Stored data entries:
══════════════════════════════
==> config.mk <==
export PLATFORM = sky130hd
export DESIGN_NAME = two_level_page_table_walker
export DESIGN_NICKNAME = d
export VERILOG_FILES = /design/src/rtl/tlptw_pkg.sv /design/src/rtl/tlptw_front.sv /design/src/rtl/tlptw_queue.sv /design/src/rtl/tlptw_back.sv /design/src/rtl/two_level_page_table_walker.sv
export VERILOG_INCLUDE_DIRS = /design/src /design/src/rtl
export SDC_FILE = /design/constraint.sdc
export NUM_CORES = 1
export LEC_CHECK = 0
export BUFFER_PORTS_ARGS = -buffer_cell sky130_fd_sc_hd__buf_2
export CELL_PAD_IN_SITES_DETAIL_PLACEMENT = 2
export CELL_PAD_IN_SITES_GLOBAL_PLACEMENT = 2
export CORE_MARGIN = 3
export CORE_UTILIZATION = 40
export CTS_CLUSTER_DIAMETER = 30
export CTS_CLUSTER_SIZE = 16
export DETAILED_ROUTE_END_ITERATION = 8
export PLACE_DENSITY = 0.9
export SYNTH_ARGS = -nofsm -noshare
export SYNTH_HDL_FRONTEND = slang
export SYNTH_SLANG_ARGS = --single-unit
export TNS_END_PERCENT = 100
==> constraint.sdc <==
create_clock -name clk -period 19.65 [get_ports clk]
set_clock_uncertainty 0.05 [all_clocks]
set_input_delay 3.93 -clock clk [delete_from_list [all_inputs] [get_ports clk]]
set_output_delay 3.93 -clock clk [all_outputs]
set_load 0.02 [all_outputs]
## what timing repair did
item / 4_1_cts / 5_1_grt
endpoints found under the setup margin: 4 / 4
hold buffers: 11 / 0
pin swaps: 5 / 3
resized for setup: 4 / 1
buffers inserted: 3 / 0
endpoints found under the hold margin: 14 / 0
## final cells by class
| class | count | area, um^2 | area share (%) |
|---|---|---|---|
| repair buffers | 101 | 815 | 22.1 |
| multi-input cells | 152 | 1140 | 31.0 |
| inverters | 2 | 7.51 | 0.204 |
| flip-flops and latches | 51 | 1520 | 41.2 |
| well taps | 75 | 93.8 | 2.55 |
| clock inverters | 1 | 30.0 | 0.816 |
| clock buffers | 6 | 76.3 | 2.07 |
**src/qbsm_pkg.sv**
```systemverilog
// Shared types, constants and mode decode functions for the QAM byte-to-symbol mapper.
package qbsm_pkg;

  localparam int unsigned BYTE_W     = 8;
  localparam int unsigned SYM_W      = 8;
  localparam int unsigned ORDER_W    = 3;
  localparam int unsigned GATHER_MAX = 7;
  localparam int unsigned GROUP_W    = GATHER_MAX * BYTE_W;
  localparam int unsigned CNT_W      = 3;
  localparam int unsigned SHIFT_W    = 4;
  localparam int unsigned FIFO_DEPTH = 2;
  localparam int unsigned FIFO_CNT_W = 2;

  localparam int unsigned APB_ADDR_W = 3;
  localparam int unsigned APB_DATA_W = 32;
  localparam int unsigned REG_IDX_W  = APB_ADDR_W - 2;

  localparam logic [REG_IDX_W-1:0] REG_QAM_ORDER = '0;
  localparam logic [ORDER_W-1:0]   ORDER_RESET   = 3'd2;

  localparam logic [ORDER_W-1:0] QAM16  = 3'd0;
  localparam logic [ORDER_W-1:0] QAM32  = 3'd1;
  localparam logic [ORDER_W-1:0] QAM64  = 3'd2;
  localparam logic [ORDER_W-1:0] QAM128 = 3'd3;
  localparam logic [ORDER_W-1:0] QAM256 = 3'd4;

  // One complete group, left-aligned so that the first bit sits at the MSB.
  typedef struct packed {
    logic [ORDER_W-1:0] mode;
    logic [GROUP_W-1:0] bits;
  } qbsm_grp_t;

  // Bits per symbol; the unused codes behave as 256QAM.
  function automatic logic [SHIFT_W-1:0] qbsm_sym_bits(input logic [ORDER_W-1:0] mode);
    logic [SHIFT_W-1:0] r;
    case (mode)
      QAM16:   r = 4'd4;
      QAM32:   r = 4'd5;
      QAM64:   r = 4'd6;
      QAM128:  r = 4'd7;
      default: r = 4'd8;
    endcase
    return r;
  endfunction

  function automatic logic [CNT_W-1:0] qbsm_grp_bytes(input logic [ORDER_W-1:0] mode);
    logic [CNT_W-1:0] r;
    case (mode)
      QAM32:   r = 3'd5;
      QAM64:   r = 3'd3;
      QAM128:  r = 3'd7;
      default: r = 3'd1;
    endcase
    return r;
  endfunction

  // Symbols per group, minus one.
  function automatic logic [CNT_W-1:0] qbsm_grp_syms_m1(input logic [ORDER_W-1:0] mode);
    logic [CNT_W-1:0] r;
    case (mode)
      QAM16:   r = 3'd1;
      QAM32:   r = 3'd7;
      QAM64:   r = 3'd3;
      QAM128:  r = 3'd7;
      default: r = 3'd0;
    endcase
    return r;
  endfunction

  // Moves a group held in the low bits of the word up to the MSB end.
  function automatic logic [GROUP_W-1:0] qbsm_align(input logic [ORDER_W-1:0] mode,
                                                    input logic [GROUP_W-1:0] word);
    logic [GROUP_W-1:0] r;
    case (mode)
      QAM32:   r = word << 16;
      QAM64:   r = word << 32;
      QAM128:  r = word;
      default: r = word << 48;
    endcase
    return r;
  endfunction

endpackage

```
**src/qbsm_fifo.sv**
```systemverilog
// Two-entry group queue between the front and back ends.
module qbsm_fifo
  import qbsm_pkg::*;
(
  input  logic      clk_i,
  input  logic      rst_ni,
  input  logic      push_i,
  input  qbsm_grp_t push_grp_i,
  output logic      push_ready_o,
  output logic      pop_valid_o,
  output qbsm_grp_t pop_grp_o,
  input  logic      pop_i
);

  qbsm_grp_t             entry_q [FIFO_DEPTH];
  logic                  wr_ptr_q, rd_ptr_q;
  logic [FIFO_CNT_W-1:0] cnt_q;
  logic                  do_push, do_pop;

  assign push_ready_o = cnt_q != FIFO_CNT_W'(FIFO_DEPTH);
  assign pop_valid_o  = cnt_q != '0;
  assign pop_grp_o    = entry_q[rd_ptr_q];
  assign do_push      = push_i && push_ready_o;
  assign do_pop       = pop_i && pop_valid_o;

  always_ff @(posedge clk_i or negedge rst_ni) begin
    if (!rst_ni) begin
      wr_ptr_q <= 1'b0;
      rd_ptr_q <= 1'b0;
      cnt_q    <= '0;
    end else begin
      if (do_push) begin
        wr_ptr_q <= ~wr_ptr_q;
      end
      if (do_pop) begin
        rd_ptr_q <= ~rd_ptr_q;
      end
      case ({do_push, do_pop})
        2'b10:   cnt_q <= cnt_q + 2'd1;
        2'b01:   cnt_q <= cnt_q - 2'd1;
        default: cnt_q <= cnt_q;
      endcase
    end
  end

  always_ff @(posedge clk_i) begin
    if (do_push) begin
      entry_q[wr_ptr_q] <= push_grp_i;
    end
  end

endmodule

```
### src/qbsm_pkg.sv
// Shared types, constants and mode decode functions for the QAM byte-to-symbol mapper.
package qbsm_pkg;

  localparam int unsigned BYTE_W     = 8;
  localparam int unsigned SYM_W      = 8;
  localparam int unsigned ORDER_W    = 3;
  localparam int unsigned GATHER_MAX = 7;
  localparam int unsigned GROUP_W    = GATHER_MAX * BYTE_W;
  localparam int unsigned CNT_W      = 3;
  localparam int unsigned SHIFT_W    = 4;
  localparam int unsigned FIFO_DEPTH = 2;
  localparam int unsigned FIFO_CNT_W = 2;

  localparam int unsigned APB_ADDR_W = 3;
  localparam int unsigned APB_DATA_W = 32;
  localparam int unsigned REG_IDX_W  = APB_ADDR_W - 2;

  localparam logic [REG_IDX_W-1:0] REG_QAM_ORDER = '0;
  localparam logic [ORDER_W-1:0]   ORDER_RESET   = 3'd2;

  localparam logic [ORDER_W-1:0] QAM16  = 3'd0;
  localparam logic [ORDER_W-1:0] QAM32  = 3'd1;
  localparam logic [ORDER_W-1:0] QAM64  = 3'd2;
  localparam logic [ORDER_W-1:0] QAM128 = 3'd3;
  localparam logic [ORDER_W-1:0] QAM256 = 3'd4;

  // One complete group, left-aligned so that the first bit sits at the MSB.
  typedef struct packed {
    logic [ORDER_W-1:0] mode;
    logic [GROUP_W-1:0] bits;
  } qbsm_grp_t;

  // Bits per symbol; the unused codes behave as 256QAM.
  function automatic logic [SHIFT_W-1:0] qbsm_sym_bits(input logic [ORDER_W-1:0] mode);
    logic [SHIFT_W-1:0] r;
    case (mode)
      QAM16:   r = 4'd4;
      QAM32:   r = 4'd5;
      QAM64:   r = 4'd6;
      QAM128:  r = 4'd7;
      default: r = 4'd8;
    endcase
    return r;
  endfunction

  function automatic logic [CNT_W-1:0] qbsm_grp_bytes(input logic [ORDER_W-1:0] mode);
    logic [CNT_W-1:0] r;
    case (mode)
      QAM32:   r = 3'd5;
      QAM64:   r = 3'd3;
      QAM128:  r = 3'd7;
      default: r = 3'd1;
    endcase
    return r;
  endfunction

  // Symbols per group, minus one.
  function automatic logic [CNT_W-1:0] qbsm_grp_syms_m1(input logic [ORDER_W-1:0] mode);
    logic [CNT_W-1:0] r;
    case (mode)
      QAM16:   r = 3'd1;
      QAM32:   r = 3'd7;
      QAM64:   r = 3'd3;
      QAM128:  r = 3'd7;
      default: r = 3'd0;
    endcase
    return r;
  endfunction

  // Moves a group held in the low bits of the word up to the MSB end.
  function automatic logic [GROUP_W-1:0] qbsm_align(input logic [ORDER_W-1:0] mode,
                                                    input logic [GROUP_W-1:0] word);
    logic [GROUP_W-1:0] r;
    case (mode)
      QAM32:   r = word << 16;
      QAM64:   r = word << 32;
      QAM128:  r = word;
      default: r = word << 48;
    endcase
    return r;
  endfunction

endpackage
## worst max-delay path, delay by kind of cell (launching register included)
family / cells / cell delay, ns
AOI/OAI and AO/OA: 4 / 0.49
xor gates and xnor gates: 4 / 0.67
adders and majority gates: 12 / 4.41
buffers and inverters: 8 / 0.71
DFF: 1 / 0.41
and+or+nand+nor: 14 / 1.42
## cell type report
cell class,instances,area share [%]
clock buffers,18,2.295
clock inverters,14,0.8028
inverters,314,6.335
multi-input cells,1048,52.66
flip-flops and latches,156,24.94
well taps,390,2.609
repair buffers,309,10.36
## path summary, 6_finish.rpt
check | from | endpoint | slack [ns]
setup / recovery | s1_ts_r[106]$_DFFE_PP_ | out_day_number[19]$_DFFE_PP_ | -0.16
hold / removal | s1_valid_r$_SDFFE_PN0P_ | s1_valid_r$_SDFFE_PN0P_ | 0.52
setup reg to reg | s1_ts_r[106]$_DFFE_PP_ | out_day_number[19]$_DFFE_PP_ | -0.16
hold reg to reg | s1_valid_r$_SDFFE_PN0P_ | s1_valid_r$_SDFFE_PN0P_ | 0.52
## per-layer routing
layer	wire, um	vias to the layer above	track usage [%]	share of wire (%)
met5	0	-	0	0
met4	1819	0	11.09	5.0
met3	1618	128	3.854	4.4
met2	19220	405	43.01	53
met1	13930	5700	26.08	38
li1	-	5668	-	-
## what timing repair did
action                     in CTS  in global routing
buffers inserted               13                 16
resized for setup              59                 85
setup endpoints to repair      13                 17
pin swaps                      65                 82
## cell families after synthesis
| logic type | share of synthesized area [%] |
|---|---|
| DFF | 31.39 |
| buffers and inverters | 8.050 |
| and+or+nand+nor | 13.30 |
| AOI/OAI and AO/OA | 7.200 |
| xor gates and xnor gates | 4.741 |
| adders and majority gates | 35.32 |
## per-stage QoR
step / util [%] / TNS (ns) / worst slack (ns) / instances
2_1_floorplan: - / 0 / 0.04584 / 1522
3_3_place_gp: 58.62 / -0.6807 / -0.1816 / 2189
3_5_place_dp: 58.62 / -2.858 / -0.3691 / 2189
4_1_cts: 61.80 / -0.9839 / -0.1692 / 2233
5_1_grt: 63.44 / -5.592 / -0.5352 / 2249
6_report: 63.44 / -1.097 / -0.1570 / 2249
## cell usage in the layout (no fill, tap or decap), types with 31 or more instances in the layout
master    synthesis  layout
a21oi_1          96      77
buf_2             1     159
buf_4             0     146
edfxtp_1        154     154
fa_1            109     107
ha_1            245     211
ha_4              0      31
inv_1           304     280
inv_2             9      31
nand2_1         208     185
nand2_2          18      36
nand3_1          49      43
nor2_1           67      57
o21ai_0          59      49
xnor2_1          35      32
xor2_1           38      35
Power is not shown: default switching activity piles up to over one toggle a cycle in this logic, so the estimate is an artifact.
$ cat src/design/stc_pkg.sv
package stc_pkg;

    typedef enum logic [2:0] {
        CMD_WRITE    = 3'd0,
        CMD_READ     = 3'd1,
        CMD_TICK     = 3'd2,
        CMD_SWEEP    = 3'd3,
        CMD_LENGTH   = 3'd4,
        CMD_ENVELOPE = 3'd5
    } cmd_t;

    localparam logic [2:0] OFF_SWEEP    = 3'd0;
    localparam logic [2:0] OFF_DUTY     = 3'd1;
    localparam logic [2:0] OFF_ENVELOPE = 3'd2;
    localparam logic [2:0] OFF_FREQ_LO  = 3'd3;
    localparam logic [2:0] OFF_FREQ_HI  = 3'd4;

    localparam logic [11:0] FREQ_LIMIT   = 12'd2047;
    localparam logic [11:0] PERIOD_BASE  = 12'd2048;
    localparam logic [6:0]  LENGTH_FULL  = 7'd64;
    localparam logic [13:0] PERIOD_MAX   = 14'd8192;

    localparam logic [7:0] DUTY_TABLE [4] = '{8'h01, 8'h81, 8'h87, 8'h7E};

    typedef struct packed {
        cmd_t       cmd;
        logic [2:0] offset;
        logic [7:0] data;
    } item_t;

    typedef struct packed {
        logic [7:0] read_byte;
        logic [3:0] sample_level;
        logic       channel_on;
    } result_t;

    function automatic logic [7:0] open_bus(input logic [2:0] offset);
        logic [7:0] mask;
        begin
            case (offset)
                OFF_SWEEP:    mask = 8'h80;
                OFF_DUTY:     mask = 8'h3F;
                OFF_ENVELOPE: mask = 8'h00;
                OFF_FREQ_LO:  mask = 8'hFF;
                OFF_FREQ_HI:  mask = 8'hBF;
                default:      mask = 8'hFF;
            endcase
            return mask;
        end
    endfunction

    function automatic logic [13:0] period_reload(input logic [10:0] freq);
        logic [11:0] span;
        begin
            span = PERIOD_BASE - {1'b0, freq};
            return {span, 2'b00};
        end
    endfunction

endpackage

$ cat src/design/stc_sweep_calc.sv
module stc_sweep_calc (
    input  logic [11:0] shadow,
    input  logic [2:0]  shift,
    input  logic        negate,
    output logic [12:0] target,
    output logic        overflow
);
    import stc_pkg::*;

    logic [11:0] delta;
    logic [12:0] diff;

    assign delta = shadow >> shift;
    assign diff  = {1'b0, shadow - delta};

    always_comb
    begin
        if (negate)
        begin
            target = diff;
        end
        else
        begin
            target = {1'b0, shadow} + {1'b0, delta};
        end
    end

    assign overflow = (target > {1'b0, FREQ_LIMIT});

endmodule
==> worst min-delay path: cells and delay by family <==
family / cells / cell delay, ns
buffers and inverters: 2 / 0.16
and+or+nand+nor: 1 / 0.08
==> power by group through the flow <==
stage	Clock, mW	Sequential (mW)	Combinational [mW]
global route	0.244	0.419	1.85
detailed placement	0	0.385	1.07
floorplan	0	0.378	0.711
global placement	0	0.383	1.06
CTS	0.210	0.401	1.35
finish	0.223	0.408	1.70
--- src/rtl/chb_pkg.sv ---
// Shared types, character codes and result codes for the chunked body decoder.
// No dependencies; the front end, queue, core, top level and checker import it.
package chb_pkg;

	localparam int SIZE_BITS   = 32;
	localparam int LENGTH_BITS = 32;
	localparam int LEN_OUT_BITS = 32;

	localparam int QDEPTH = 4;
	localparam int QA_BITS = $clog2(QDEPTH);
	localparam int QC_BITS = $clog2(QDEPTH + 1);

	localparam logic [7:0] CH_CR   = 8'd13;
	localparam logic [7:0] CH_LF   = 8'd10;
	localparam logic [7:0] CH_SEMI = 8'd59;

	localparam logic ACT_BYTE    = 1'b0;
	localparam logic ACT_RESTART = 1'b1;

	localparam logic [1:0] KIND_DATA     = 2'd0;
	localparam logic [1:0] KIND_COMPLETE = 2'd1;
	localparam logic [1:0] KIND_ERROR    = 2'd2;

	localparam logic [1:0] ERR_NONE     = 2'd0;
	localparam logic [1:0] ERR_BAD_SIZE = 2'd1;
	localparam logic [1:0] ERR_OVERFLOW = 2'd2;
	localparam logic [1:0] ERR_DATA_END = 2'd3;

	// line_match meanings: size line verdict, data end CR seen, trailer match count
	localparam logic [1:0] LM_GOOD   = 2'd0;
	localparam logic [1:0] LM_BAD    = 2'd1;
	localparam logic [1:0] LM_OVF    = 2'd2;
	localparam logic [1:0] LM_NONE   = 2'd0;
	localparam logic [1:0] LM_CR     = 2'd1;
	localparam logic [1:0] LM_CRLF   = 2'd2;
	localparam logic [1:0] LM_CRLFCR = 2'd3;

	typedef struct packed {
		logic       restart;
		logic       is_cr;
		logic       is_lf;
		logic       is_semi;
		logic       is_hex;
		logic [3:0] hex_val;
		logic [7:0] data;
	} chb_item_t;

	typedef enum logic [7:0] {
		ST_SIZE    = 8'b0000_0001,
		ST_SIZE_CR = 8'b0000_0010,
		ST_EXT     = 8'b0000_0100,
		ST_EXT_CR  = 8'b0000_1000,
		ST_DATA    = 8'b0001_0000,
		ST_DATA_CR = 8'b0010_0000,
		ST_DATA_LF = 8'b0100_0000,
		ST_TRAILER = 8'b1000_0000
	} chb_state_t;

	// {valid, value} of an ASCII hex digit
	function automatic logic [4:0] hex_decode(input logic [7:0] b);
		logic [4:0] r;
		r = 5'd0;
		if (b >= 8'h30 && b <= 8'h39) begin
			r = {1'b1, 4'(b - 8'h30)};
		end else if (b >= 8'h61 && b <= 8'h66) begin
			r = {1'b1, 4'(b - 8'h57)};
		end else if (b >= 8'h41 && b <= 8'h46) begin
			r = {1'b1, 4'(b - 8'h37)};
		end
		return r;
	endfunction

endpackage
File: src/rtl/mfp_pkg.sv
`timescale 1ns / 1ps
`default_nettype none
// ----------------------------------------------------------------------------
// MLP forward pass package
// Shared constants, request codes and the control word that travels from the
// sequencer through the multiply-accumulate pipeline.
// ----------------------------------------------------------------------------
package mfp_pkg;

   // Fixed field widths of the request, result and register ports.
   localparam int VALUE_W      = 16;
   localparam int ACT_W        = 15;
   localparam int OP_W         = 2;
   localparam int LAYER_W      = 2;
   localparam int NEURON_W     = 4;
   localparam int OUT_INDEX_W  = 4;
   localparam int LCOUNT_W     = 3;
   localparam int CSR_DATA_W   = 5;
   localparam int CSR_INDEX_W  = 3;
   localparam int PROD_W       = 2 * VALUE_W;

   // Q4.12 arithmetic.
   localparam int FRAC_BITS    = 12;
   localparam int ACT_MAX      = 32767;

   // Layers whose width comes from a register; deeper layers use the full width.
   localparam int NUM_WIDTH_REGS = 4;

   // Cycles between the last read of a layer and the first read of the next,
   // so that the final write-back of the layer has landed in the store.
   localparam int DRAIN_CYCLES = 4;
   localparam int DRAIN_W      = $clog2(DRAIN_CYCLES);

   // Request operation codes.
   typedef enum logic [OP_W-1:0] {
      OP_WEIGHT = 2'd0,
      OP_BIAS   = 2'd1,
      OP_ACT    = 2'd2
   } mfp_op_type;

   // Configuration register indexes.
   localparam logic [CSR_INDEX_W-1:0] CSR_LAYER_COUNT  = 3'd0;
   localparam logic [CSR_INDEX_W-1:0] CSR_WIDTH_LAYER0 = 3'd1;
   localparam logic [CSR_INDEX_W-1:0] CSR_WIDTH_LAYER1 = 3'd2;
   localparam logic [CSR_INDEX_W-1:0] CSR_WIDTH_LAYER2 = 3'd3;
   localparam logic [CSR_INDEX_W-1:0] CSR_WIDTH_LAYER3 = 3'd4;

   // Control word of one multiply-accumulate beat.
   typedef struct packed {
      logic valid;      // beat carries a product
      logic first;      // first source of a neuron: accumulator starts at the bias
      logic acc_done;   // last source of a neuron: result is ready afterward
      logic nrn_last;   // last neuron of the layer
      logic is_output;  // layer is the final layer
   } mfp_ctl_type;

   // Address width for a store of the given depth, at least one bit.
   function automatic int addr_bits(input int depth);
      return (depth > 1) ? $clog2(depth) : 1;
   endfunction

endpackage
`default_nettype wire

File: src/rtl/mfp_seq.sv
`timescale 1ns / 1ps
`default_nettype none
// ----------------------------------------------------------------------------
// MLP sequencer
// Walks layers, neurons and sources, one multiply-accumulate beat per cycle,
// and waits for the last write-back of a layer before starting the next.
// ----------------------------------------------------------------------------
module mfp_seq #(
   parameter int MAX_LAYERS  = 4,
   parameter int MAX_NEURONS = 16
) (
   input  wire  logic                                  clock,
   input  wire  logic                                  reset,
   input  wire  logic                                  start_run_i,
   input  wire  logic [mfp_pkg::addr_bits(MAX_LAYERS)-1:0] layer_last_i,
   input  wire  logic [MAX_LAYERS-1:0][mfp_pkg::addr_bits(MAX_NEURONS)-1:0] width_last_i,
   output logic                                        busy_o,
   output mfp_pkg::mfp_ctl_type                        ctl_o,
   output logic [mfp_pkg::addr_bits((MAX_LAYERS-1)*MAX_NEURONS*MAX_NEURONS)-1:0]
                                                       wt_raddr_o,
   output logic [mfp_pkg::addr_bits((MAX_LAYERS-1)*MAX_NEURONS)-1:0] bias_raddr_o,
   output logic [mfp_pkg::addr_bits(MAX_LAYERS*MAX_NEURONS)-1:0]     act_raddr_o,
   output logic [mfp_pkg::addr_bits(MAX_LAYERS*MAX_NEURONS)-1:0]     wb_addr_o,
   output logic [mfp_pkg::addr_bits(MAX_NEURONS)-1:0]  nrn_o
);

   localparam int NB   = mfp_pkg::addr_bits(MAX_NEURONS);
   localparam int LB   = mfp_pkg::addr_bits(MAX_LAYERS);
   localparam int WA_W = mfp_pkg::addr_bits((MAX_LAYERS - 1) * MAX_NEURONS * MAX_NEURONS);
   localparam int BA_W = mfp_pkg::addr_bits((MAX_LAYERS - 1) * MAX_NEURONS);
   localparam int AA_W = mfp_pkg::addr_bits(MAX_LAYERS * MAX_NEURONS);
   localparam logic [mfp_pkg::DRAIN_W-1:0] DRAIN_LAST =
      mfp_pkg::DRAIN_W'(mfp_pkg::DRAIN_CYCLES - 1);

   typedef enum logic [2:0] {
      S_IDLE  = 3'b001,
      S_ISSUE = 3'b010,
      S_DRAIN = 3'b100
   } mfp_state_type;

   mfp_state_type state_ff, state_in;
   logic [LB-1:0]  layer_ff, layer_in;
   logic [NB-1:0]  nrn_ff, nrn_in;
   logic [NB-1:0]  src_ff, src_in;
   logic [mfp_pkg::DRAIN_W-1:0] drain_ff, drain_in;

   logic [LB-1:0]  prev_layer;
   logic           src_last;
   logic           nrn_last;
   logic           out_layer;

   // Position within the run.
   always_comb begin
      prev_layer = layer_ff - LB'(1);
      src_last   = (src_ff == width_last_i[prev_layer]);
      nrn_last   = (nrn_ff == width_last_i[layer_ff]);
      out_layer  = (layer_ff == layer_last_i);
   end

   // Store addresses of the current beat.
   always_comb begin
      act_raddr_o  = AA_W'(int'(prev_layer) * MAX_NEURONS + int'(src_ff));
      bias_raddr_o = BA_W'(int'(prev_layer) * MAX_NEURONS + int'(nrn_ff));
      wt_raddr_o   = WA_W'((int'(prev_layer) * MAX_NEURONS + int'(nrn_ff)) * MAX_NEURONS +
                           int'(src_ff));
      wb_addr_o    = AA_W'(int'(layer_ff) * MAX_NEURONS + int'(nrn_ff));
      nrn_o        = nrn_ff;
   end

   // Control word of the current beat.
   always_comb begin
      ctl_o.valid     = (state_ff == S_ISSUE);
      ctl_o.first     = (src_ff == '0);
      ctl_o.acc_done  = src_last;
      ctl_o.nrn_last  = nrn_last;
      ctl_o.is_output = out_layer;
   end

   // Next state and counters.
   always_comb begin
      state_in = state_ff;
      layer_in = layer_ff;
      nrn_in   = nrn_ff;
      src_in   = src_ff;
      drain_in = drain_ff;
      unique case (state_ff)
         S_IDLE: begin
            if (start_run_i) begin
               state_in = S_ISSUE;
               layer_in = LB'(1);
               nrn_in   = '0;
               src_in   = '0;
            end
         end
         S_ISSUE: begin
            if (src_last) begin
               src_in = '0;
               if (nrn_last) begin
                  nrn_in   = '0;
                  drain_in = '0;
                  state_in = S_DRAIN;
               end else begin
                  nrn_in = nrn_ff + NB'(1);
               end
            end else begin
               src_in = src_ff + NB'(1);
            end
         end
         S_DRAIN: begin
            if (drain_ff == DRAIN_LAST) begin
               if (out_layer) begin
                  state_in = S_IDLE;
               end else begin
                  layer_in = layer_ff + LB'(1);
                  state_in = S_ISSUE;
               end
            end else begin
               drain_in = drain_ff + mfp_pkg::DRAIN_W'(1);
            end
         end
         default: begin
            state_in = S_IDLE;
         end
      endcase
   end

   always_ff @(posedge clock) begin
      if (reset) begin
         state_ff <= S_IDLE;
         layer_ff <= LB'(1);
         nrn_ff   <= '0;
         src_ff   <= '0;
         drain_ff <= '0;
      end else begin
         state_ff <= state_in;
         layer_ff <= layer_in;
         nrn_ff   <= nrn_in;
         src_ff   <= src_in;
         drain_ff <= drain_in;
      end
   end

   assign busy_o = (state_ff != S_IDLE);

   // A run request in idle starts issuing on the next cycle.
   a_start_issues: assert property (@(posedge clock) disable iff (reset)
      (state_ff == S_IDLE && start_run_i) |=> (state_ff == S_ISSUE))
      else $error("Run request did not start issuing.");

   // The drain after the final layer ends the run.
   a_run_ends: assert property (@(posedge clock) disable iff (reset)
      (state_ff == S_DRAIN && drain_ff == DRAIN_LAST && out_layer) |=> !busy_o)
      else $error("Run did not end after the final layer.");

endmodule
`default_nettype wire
══════════════════════════════
Return the span of lines in the data above that opens at the line with "flip-flops and latches,156,24.94" and closes at the line with "2_1_floorplan: - / 0 / 0.04584 / 1522", exactly, ends included, nothing else.

Answer section:
flip-flops and latches,156,24.94
well taps,390,2.609
repair buffers,309,10.36
## path summary, 6_finish.rpt
check | from | endpoint | slack [ns]
setup / recovery | s1_ts_r[106]$_DFFE_PP_ | out_day_number[19]$_DFFE_PP_ | -0.16
hold / removal | s1_valid_r$_SDFFE_PN0P_ | s1_valid_r$_SDFFE_PN0P_ | 0.52
setup reg to reg | s1_ts_r[106]$_DFFE_PP_ | out_day_number[19]$_DFFE_PP_ | -0.16
hold reg to reg | s1_valid_r$_SDFFE_PN0P_ | s1_valid_r$_SDFFE_PN0P_ | 0.52
## per-layer routing
layer	wire, um	vias to the layer above	track usage [%]	share of wire (%)
met5	0	-	0	0
met4	1819	0	11.09	5.0
met3	1618	128	3.854	4.4
met2	19220	405	43.01	53
met1	13930	5700	26.08	38
li1	-	5668	-	-
## what timing repair did
action                     in CTS  in global routing
buffers inserted               13                 16
resized for setup              59                 85
setup endpoints to repair      13                 17
pin swaps                      65                 82
## cell families after synthesis
| logic type | share of synthesized area [%] |
|---|---|
| DFF | 31.39 |
| buffers and inverters | 8.050 |
| and+or+nand+nor | 13.30 |
| AOI/OAI and AO/OA | 7.200 |
| xor gates and xnor gates | 4.741 |
| adders and majority gates | 35.32 |
## per-stage QoR
step / util [%] / TNS (ns) / worst slack (ns) / instances
2_1_floorplan: - / 0 / 0.04584 / 1522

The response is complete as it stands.